#### Records for processing
---

==> src/rtl/uart_rx_cfg.sv <==
// UART receiver: configurable width/parity/stop bits, majority-vote sampling, break detection and a FWFT output FIFO.
// States: IDLE wait for edge | START verify start bit | DATA shift bits | PARITY check | STOP check and push | BRK wait for line high
module uart_rx_cfg #(
    parameter int CLK_F      = 50000000,
    parameter int UART_B     = 9600,
    parameter int DATA_BITS  = 8,
    parameter int PARITY     = 0,
    parameter int STOP_BITS  = 1,
    parameter int FIFO_DEPTH = 4
) (
    input  logic                          clk,
    input  logic                          rst_n,
    input  logic                          rx,
    output logic [DATA_BITS-1:0]          m_data,
    output logic                          m_perr,
    output logic                          m_ferr,
    output logic                          m_valid,
    input  logic                          m_ready,
    output logic                          overrun,
    output logic                          break_det,
    output logic [$clog2(FIFO_DEPTH):0]   fifo_level
);
    localparam int BAUD_CNT_MAX = CLK_F / UART_B;
    localparam int CW = $clog2(BAUD_CNT_MAX);
    localparam int AW = $clog2(FIFO_DEPTH);
    localparam int LW = AW + 1;
    localparam int WW = DATA_BITS + 2;
    localparam logic [CW-1:0] SAMPLE_PT = CW'(BAUD_CNT_MAX / 2);
    localparam logic [CW-1:0] BIT_END   = CW'(BAUD_CNT_MAX - 1);
    localparam logic          PAR_ODD   = (PARITY == 1);

    typedef enum logic [2:0] {S_IDLE, S_START, S_DATA, S_PARITY, S_STOP, S_BRK} state_t;

    state_t                state;
    logic                  rx_s1, rx_s2;
    logic [2:0]            hist;
    logic                  smp, fall;
    logic [CW-1:0]         cnt;
    logic [3:0]            bit_idx;
    logic                  stop_idx;
    logic [DATA_BITS-1:0]  shreg;
    logic                  perr, ferr, par_smp;
    logic                  at_smp, at_end, last_stop, ferr_final, is_break, push;
    logic [WW-1:0]         push_word;

    logic [WW-1:0]         mem [FIFO_DEPTH];
    logic [LW-1:0]         wr_ptr, rd_ptr;
    logic                  full, empty, pop, do_push;
    logic [WW-1:0]         head;

    always_ff @(posedge clk) begin
        if (!rst_n) begin
            rx_s1 <= 1'b1;
            rx_s2 <= 1'b1;
            hist  <= 3'b111;
        end else begin
            rx_s1 <= rx;
            rx_s2 <= rx_s1;
            hist  <= {hist[1:0], rx_s2};
        end
    end

    always_comb begin
        smp        = (hist[0] & hist[1]) | (hist[0] & hist[2]) | (hist[1] & hist[2]);
        fall       = hist[0] & ~rx_s2;
        at_smp     = (cnt == SAMPLE_PT);
        at_end     = (cnt == BIT_END);
        last_stop  = (state == S_STOP) && at_smp && (stop_idx == 1'(STOP_BITS - 1));
        ferr_final = ferr | ~smp;
        is_break   = (shreg == '0) && !par_smp && ferr_final;
        push       = last_stop && !is_break;
        push_word  = {perr, ferr_final, shreg};
    end

    always_ff @(posedge clk) begin
        if (!rst_n) begin
            state     <= S_IDLE;
            cnt       <= '0;
            bit_idx   <= '0;
            stop_idx  <= 1'b0;
            shreg     <= '0;
            perr      <= 1'b0;
            ferr      <= 1'b0;
            par_smp   <= 1'b0;
            break_det <= 1'b0;
        end else begin
            break_det <= 1'b0;
            if (state != S_IDLE)
                cnt <= at_end ? '0 : cnt + 1'b1;
            case (state)
                S_IDLE: begin
                    if (fall) begin
                        cnt      <= '0;
                        bit_idx  <= '0;
                        stop_idx <= 1'b0;
                        perr     <= 1'b0;
                        ferr     <= 1'b0;
                        par_smp  <= 1'b0;
                        state    <= S_START;
                    end
                end
                S_START: begin
                    if (at_smp && smp)
                        state <= S_IDLE;
                    else if (at_end)
                        state <= S_DATA;
                end
                S_DATA: begin
                    if (at_smp) begin
                        shreg   <= {smp, shreg[DATA_BITS-1:1]};
                        bit_idx <= bit_idx + 1'b1;
                    end
                    if (at_end && bit_idx == 4'(DATA_BITS))
                        state <= (PARITY != 0) ? S_PARITY : S_STOP;
                end
                S_PARITY: begin
                    if (at_smp) begin
                        perr    <= ((^shreg) ^ smp) != PAR_ODD;
                        par_smp <= smp;
                    end
                    if (at_end)
                        state <= S_STOP;
                end
                S_STOP: begin
                    // frame closes at the last stop sample so the next start edge is caught early
                    if (last_stop) begin
                        if (is_break) begin
                            break_det <= 1'b1;
                            state     <= S_BRK;
                        end else begin
                            state <= S_IDLE;
                        end
                    end else if (at_smp) begin
                        ferr <= ferr_final;
                    end
                    if (at_end)
                        stop_idx <= 1'b1;
                end
                S_BRK: begin
                    if (rx_s2)
                        state <= S_IDLE;
                end
                default: state <= S_IDLE;
            endcase
        end
    end

    always_comb begin
        empty   = (wr_ptr == rd_ptr);
        full    = (wr_ptr[AW] != rd_ptr[AW]) && (wr_ptr[AW-1:0] == rd_ptr[AW-1:0]);
        pop     = !empty && m_ready;
        do_push = push && (!full || pop);
        head    = mem[rd_ptr[AW-1:0]];
    end

    always_ff @(posedge clk) begin
        if (!rst_n) begin
            wr_ptr  <= '0;
            rd_ptr  <= '0;
            overrun <= 1'b0;
            for (int i = 0; i < FIFO_DEPTH; i++)
                mem[i] <= '0;
        end else begin
            overrun <= push && full && !pop;
            if (do_push) begin
                mem[wr_ptr[AW-1:0]] <= push_word;
                wr_ptr <= wr_ptr + 1'b1;
            end
            if (pop)
                rd_ptr <= rd_ptr + 1'b1;
        end
    end

    assign m_valid    = !empty;
    assign m_data     = head[DATA_BITS-1:0];
    assign m_ferr     = head[DATA_BITS];
    assign m_perr     = head[DATA_BITS+1];
    assign fifo_level = wr_ptr - rd_ptr;

endmodule

==> config.mk <==
export PLATFORM = sky130hd
export DESIGN_NAME = uart_rx_cfg
export DESIGN_NICKNAME = d
export VERILOG_FILES = /design/src/rtl/uart_rx_cfg.sv
export SDC_FILE = /design/constraint.sdc
export NUM_CORES = 1
export LEC_CHECK = 0
export ABC_AREA = 1
export CAP_MARGIN = 20
export CORE_UTILIZATION = 35
export CTS_CLUSTER_SIZE = 40
export DETAILED_ROUTE_END_ITERATION = 7
export GPL_TIMING_DRIVEN = 1
export PLACE_DENSITY = 0.48
export SYNTH_ARGS = -nofsm -noshare
export SYNTH_HDL_FRONTEND = slang
export SYNTH_SLANG_ARGS = --single-unit
==> constraint.sdc <==
create_clock -name clk -period 2.4 [get_ports clk]
set_input_delay 0.48 -clock clk [delete_from_list [all_inputs] [get_ports clk]]
set_output_delay 0.48 -clock clk [all_outputs]
set_load 0.02 [all_outputs]
==> results of run 1 <==
[timing repair]
action,CTS,global route
setup endpoints to repair,12,8
gates resized for setup,8,8
endpoints found under the hold margin,0,0
[state kept, by name, indices dropped and copies added, names as in the netlist, named ones only]
signal and count:
state 3, ferr 1, rx_s1 1, overrun 1
stop_idx 1, bit_idx 4, rd_ptr 3, hist 3
wr_ptr 3, break_det 1, par_smp 1, shreg 8
mem 40, cnt 13, rx_s2 1, perr 1
[layout make-up]
| class | instances | share of cell area [%] |
|---|---|---|
| Timing Repair Buffer | 35 | 6.48 |
| Sequential cell | 87 | 43.2 |
| Multi-Input combinational cell | 345 | 35.9 |
| Tap cell | 143 | 3.61 |
| Clock inverter | 6 | 1.51 |
| Inverter | 58 | 4.49 |
| Clock buffer | 10 | 4.82 |
[kinds of logic (layout without fill, tap and decap cells)]
group           count (synthesis)  after routing  synth area share, %
xor+xnor                        9              9                 1.86
compound gates                 78             78                 10.2
buf+inv                        73            109                 7.39
fa+ha+maj                      13             13                 4.02
flops                          87             87                 50.6
simple gates                  245            245                 25.9
[Yosys cell counts (3+ instances only)]
cell type / n
nor2_4: 4
o22ai_1: 10
inv_1: 54
buf_6: 4
clkbuf_1: 10
xnor2_1: 3
a211oi_1: 8
ha_1: 12
dfxtp_1: 47
inv_2: 3
nor3_1: 6
nand3_1: 25
xor2_1: 6
a21oi_1: 23
nand4_1: 10
or2_2: 4
nor2_1: 103
nand2_1: 84
o21ai_0: 33
edfxtp_1: 40
nand3_2: 4
[critical path: cells and delay by family (launching register included)]
kind | cells | cell delay [ps]
xor+xnor | 1 | 160
fa+ha+maj | 2 | 590
buf+inv | 2 | 390
flops | 1 | 370
[final timing paths]
kind,startpoint,end,slack [ps]
max,wr_ptr[0],fifo_level[2],70
min,rx_s1,rx_s2,410
max reg2reg,cnt[0],mem[2][9],220
min reg2reg,rx_s1,rx_s2,410
[metrics by stage]
| step | instance area (µm²) | util (%) |
|---|---|---|
| 2_1_floorplan | 4240 | - |
| 3_3_place_gp | 4630 | 39.9 |
| 3_5_place_dp | 4630 | 39.9 |
| 4_1_cts | 4940 | 42.5 |
| 5_1_grt | 4960 | 42.7 |
| 6_report | 4960 | 42.7 |
[routing by layer]
metal / vias to the layer above / part of all wire, %
li1: 1736 / -
met2: 35 / 49
met1: 1565 / 47
met3: 12 / 2.6
met5: - / 0
met4: 0 / 1.8
[power breakdown]
| group | internal [µW] | switching, µW |
|---|---|---|
| clock network | 852 | 624 |
| logic | 334 | 764 |
| registers | 1640 | 77.0 |
| total | 2820 | 1460 |
==> results.ini, run 1 <==
[layout]
diodes = 0
final_common_cell = nor2_1
n_fill_cell = 1171
area_delta_synth_final_pct = 17.1
fin_nets = 553
final_layout_size_suffix_gt1_share_pct = 10.4
seq_area_mm2 = 0.00214
stdcell_count = 684
mostFrequentLayoutCells = nor2_1 (103), nand2_1 (84), inv_1 (52)
multi_input_area_mm2 = 0.00178

[critical_path]
crit_path_max_incr_delay_ps = 380
crit_path_start_kind = flip-flop
cp_data_required_time_ps = 1920
worst_r2r_path_depth = 12
slowest_stage = fa_1
worstPathCellList = inv_1 -> ha_1 -> fa_1 -> xor2_1 -> clkdlybuf4s15_1
path_class = reg -> out
crit_path_end_kind = output pin
crit_arrival_ps = 1850
critPathMaxFanout = 3

[clock_network]
h-tree-depth = 3
post_cts_buffers = 0
cts_buffers = 9
clk_pin_slew_worst_paths_ps = 60
cts.sinks = 87
cts_tree = done
root_buffer = clkbuf_16
clk-insertion-delay-late_ps = 350
cts.path.max_buffers = 2
cts_hold_buf = 0

[die]
num_rows = 39
die_h_um = 112
die_w_um = 112
core_mm2 = 0.0116
design.die.area_mm2 = 0.0125
io_pins = 20
start_util_pct = 36.5

[placement]
port_buffers = 19
gp_congestion = 0.789
hpwl_um = 6640
pre_cts_ws_ps = 129
place_inst = 668

[global_route]
use_met2_pct = 28.0
grt_max_degree = 25
grt_pass1_vias = 3354
grt_antenna_before_repair = 0
grtUsageTotal_pct = 16.4
grt_overflow = 0
use_met3_pct = 3.54
met1_usage_pct = 20.0
grt_pass1_wl_um = 16100
top_usage_layer = met2

[detailed_routing]
drt_wl_total_um = 9310
drtAntennaViolNets = 0
vias = 3348
viasPerCell = 4.89
avgRoutedWirePerCell_um = 13.6
first_pass_iters = 6
drt_iter0_drc = 192
drc = 3

[synthesis]
synth-main-ff-cell = dfxtp_1
synth_edf_count = 40
seq_area_frac_synth_pct = 50.6
ys_ff_latch = 87
ys_types = 31
synth_nets = 522
syn-instance-count = 505
synth_top_cell_by_area = edfxtp_1
synth_top_area_share_pct = 28.4
syn_avg_cell_area_um2 = 8.39
synth_area_leaders = edfxtp_1 (28%), dfxtp_1 (22%), nor2_1 (9.1%), nand2_1 (7.4%), inv_1 (4.8%)
syn_area_mm2 = 0.00424
ys_warn_count = 0
synthArstFlopShare_pct = 0

[sta]
finalCritPeriodShare_pct = 97.1
final.setup.tns_ps = 0
worst_hold_slack_ps = 414
hold_viol_final = 0
fin_crit_ps = 2330
fin_ws_ps = 69.4
rsz0062_at_grt = no
setup_viol = 0
clock.fmax_mhz = 429
max_slew_margin_pct = 69.1
tightest_slew_ps = 463
fin_worst_skew_ps = 5.52
slew_violations = 0

[power_and_ir_drop]
power_density_mw_per_mm2 = 865
peakVddDrop_mv = 0.426
power_uw = 4290
p_leak_uw = 0.00200

[flow_run]
max-cap-violations = 0

[run_status]
violations = DRC
status = finished with violations

[worst_hold_path]
hold_depth = 1
holdCritPathClass = reg -> reg

Note: power is estimated with default switching activity, not from simulation.
==> run 2: changes to the inputs <==
CTS_CLUSTER_DIAMETER = 40   (was default)
==> results of run 2 <==
The final DEF is identical to that of run 1; final timing and power are the same.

---

#### Directions
Among the entries above, the lines between the ones containing "35 | 6.48 |" and "[kinds of logic", inclusive, are to be transcribed exactly. No other line is to be given.

#### Answer section
| Timing Repair Buffer | 35 | 6.48 |
| Sequential cell | 87 | 43.2 |
| Multi-Input combinational cell | 345 | 35.9 |
| Tap cell | 143 | 3.61 |
| Clock inverter | 6 | 1.51 |
| Inverter | 58 | 4.49 |
| Clock buffer | 10 | 4.82 |
[kinds of logic (layout without fill, tap and decap cells)]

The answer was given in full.